San Foca
San Foca is a coastal town of Salento, part of the marina of Melendugno, of which it is a fraction, in the province of Lecce. It is located between Torre Specchia Ruggeri and Roca Vecchia, near the Adriatic Sea. Its marina is one of the most important of the coast between Brindisi and Otranto. Originally a fishing village, San Foca is becoming in recent years an important holiday resort during the summer. The coast in the territory of the marina is full of cliffs and is characterized by two sandy bays (to the north and south of the port). In the northern cove there are some rocks with characteristic shapes. Among the most famous: "li brigantini", "the rock of salt", "the rock of the eight" (because it resembles the number 8, but written horizontally).
Torre dell'orso
Torre dell'Orso is a seaside town of Salento, part of marina of Melendugno, in the province of Lecce. Known for its wide beach of fine silver-colored sand, Torre dell'Orso boasts a particularly limpid sea due to the currents of the Otranto Canal. Thanks to this characteristic in the summer the town is frequented by many tourists and has been repeatedly awarded with the Blue Flag of Europe for the transparency and cleanliness of the sea.
Lecce
Lecce is an Italian city of 95,230 inhabitants, capital of the homonymous province of Puglia, comprising 97 municipalities and second province of the region by population with over 800,000 inhabitants, and third by territorial extension after those of Foggia and Bari. Almost central to the Salento peninsula, it is the center of a vast area comprising 31 municipalities of the northern part of the province.

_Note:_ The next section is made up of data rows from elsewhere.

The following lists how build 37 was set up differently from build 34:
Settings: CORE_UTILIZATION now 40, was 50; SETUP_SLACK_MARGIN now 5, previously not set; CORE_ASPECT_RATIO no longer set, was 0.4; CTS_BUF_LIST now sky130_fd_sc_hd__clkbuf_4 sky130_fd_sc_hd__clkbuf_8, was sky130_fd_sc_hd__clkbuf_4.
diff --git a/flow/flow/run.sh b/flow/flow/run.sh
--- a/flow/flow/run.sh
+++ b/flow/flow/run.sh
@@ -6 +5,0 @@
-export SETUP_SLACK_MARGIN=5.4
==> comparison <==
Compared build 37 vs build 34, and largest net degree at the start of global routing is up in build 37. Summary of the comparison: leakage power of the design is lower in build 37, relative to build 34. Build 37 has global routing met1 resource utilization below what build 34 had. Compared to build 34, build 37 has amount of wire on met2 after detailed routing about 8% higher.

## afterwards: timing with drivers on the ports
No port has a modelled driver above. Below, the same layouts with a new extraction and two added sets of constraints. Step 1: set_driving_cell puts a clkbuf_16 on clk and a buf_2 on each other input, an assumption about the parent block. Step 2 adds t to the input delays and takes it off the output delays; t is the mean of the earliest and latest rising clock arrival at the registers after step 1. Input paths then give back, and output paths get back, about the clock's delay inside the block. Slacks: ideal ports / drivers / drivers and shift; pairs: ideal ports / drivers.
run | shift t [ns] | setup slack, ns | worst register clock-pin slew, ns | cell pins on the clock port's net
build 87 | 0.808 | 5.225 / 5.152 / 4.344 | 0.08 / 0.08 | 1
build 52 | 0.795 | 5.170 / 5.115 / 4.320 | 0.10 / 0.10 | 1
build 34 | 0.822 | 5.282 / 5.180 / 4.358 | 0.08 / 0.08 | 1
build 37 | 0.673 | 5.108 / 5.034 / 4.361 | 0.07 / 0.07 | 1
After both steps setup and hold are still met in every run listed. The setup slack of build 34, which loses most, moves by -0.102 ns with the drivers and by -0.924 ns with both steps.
Background: an optimization exercise with open tools, aiming at small area, a short achievable clock period and few clock cycles per item. Do not read the settings as production practice. Only simulation tests tie the RTL to the original design; equivalence was not proved.

[flow/design.v]
package wtok_pkg;
  localparam int unsigned LENGTH_WIDTH_DEF = 16;
  localparam logic [31:0] FNV_BASIS = 32'h811C_9DC5;
  localparam logic [31:0] FNV_PRIME = 32'h0100_0193;
  localparam logic [7:0] CHR_NUL = 8'h00;
  localparam logic [7:0] CHR_TAB = 8'h09;
  localparam logic [7:0] CHR_LF  = 8'h0A;
  localparam logic [7:0] CHR_VT  = 8'h0B;
  localparam logic [7:0] CHR_FF  = 8'h0C;
  localparam logic [7:0] CHR_CR  = 8'h0D;
  localparam logic [7:0] CHR_SP  = 8'h20;
  localparam logic [15:0] EOS_LENGTH = 16'd4;
  localparam int unsigned QUEUE_DEPTH = 4;
  localparam int unsigned QUEUE_PTR_W = $clog2(QUEUE_DEPTH);
  localparam int unsigned QUEUE_CNT_W = $clog2(QUEUE_DEPTH + 1);
  typedef struct packed {
    logic [7:0] data_byte;
    logic       end_of_input;
  } byte_t;
  typedef struct packed {
    logic [31:0] word_hash;
    logic [15:0] word_length;
    logic        is_eos;
    logic        last;
  } token_t;
  localparam int unsigned TOKEN_W = 50;  
  localparam logic [31:0] EOS_HASH = 32'hD79C_9359;
endpackage
import wtok_pkg::*;
module wtok_room (
  input  logic [1:0] cls,
  input  logic       in_word,
  input  logic [1:0] e_pre,
  input  logic       w_own,
  input  logic       e_post,
  input  logic       take,
  output logic       ok
);
  logic       e_front;
  logic [1:0] e_pre1;
  logic       w_own1;
  logic       e_post1;
  always_comb begin
    e_front = (e_pre != 2'd0);
    e_pre1  = e_pre;
    w_own1  = w_own;
    e_post1 = e_post;
    if (take) begin
      if (e_front) begin
        e_pre1 = e_pre - 2'd1;
      end else begin
        w_own1  = 1'b0;
        e_pre1  = {1'b0, e_post};
        e_post1 = 1'b0;
      end
    end
    case (cls)
      2'd1:    ok = !w_own1;
      2'd2:    ok = in_word || (w_own1 ? !e_post1 : (e_pre1 != 2'd2));
      2'd3:    ok = 1'b1;
      default: ok = 1'b0;
    endcase
  end
endmodule
module word_tokenizer_fnv1a_hasher_top #(
  parameter int unsigned LENGTH_WIDTH = wtok_pkg::LENGTH_WIDTH_DEF
) (
  input  logic   clk,
  input  logic   rst,
  input  logic   byte_valid,
  output logic   byte_ready,
  input  wtok_pkg::byte_t  byte_data,
  output logic   token_valid,
  input  logic   token_ready,
  output wtok_pkg::token_t token_data
);
  localparam logic [1:0] C_NONE = 2'd0;
  localparam logic [1:0] C_WORD = 2'd1;
  localparam logic [1:0] C_LF   = 2'd2;
  localparam logic [1:0] C_END  = 2'd3;
  logic [1:0]  ib_cls;
  logic [6:0]  xlo_r;       
  logic        ib_b7;
  logic                    in_word;
  logic                    cont_a;    
  logic                    cont_b;    
  logic [31:0]             hash_r;
  logic [LENGTH_WIDTH-1:0] len_r;
  logic                    last_r;
  logic [1:0]  e_pre;
  logic        w_own;
  logic        e_post;
  logic        rdy_nt;
  logic        rdy_t;
  logic        e_front;
  logic        take;
  logic        ok;
  logic        hash_upd;
  logic        word_end;
  logic        byte_xfer;
  logic        in_space;
  logic [1:0]  in_cls;
  logic [31:0] hash_sel;
  logic [31:0] mix_in;
  logic [31:0] mix_out;
  logic [31:0] mixed;
  logic [1:0]  ib_cls_n;
  logic        in_word_n;
  logic [1:0]  e_pre_n;
  logic        w_own_n;
  logic        e_post_n;
  logic        ok_nt_n;
  logic        ok_t_n;
  logic [6:0]  in_low;
  logic [6:0]  hlo_n;
  logic [6:0]  xlo_n;
  assign e_front     = (e_pre != 2'd0);
  assign token_valid = e_front || w_own;
  assign take        = token_valid && token_ready;
  assign token_data.word_hash   = e_front ? EOS_HASH : hash_r;
  assign token_data.word_length = e_front ? EOS_LENGTH : 16'(len_r);
  assign token_data.is_eos      = e_front;
  assign token_data.last        = e_front || last_r;
  assign byte_ready = rdy_nt || (token_ready && rdy_t);
  assign byte_xfer  = byte_valid && byte_ready;
  wtok_room u_room (
    .cls(ib_cls), .in_word(in_word), .e_pre(e_pre), .w_own(w_own),
    .e_post(e_post), .take(take), .ok(ok)
  );
  always_comb begin
    hash_upd = (ib_cls == C_WORD) && ok;
    word_end = ok && in_word && ib_cls[1];
    in_space = (byte_data.data_byte == CHR_SP)  || (byte_data.data_byte == CHR_LF) ||
               (byte_data.data_byte == CHR_CR)  || (byte_data.data_byte == CHR_TAB) ||
               (byte_data.data_byte == CHR_VT)  || (byte_data.data_byte == CHR_FF) ||
               (byte_data.data_byte == CHR_NUL);
    if (byte_data.end_of_input)                 in_cls = C_END;
    else if (byte_data.data_byte == CHR_LF)     in_cls = C_LF;
    else if (in_space)                          in_cls = C_END;
    else                                        in_cls = C_WORD;
    if (byte_xfer)   ib_cls_n = in_cls;
    else if (ok)     ib_cls_n = C_NONE;
    else             ib_cls_n = ib_cls;
    e_pre_n   = e_pre;
    w_own_n   = w_own;
    e_post_n  = e_post;
    in_word_n = in_word;
    if (take) begin
      if (e_front) begin
        e_pre_n = e_pre - 2'd1;
      end else begin
        w_own_n  = 1'b0;
        e_pre_n  = {1'b0, e_post};
        e_post_n = 1'b0;
      end
    end
    if (ok) begin
      case (ib_cls)
        C_WORD: in_word_n = 1'b1;
        C_LF: begin
          in_word_n = 1'b0;
          if (in_word) begin
            w_own_n  = 1'b1;
            e_post_n = 1'b1;
          end else if (w_own_n) begin
            e_post_n = 1'b1;
          end else begin
            e_pre_n  = e_pre_n + 2'd1;
          end
        end
        C_END: begin
          in_word_n = 1'b0;
          if (in_word) w_own_n = 1'b1;
        end
        default: ;
      endcase
    end
    hash_sel[31:19] = cont_a ? hash_r[31:19] : FNV_BASIS[31:19];
    hash_sel[18:0]  = cont_b ? hash_r[18:0]  : FNV_BASIS[18:0];
    mix_in   = {hash_sel[31:7], xlo_r};
    mixed    = mix_out ^ {32{ib_b7}};
    in_low   = byte_data.data_byte[6:0] ^ {7{byte_data.data_byte[7]}};
    hlo_n    = hash_upd ? mixed[6:0] : hash_r[6:0];
    xlo_n    = (in_word_n ? hlo_n : FNV_BASIS[6:0]) ^ in_low;
  end
  fnv_mul u_mul (.x(mix_in), .e(ib_b7), .y(mix_out));
  wtok_room u_room_nt (
    .cls(ib_cls_n), .in_word(in_word_n), .e_pre(e_pre_n), .w_own(w_own_n),
    .e_post(e_post_n), .take(1'b0), .ok(ok_nt_n)
  );
  wtok_room u_room_t (
    .cls(ib_cls_n), .in_word(in_word_n), .e_pre(e_pre_n), .w_own(w_own_n),
    .e_post(e_post_n), .take(1'b1), .ok(ok_t_n)
  );
  always_ff @(posedge clk) begin
    if (rst) begin
      ib_cls  <= C_NONE;
      in_word <= 1'b0;
      e_pre   <= 2'd0;
      w_own   <= 1'b0;
      e_post  <= 1'b0;
      rdy_nt  <= 1'b1;
      rdy_t   <= 1'b1;
    end else begin
      ib_cls  <= ib_cls_n;
      in_word <= in_word_n;
      e_pre   <= e_pre_n;
      w_own   <= w_own_n;
      e_post  <= e_post_n;
      rdy_nt  <= (ib_cls_n == C_NONE) || ok_nt_n;
      rdy_t   <= (ib_cls_n == C_NONE) || ((e_pre_n != 2'd0 || w_own_n) && ok_t_n);
    end
  end
  always_ff @(posedge clk) begin
    if (byte_xfer || ok) begin
      cont_b <= in_word_n;
    end
  end
  always_ff @(posedge clk) begin
    if (byte_xfer) begin
      xlo_r  <= xlo_n;
      cont_a <= in_word_n;
      ib_b7  <= byte_data.data_byte[7];
    end
  end
  always_ff @(posedge clk) begin
    if (hash_upd) begin
      hash_r <= mixed;
      if (!in_word) begin
        len_r <= LENGTH_WIDTH'(1);
      end else if (len_r != '1) begin
        len_r <= len_r + LENGTH_WIDTH'(1);
      end
    end
    if (word_end) begin
      last_r <= (ib_cls == C_END);
    end
  end
endmodule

It’s located 11 kilometers from the Adriatic coast and 23 from the Ionian and it’s the capital of the easternmost province of Italy. Art city of Italy, it’s known as "The Florence of the South", "The Florence of the Rococo era" or "The Lady of the Baroque": the ancient Messapian origins and the archaeological remains of the Roman domination are in fact mixed with the wealth and the exuberance of the, typically seventeenth-century, baroque of the churches and palaces of the center, built in Lecce stone, a malleable limestone, very suitable for sculpting. The architectural development and decorative enrichment of the façades was particularly fruitful during the Kingdom of Naples and characterized the city in such an original way as to give rise to the definition of Lecce Baroque.
Otranto
Otranto is an Italian town of 5,742 inhabitants in the province of Lecce in Apulia. Located near the Adriatic coast of the Salento peninsula, it is the easternmost municipality of Italy: the homonymous cape, also called Punta Palascìa, south of the town, is the easternmost geographic point of the Italian peninsula.
Gallipoli
Gallìpoli, known as the Pearl of the Ionian, is an Italian town of 20,604 inhabitants in the province of Lecce in Apulia. The city, episcopal see since the 6th century AD, is located along the west coast of Salento, stretching out over the Ionian Sea, and is divided into two distinct areas: the historic center, which stands on an island of limestone, which has a circuit of about 1.5 km. and the new village, connected to the island by a brick bridge dating back to the seventeenth century that began to be built in 1837 on an area higher than that of the entire island, characterized by low houses and wide streets. To the west of Gallipoli there are the Island of Campo, the small island called "Li piccioni" and the island of Sant'Andrea which, completely flat, covers about 50 hectares.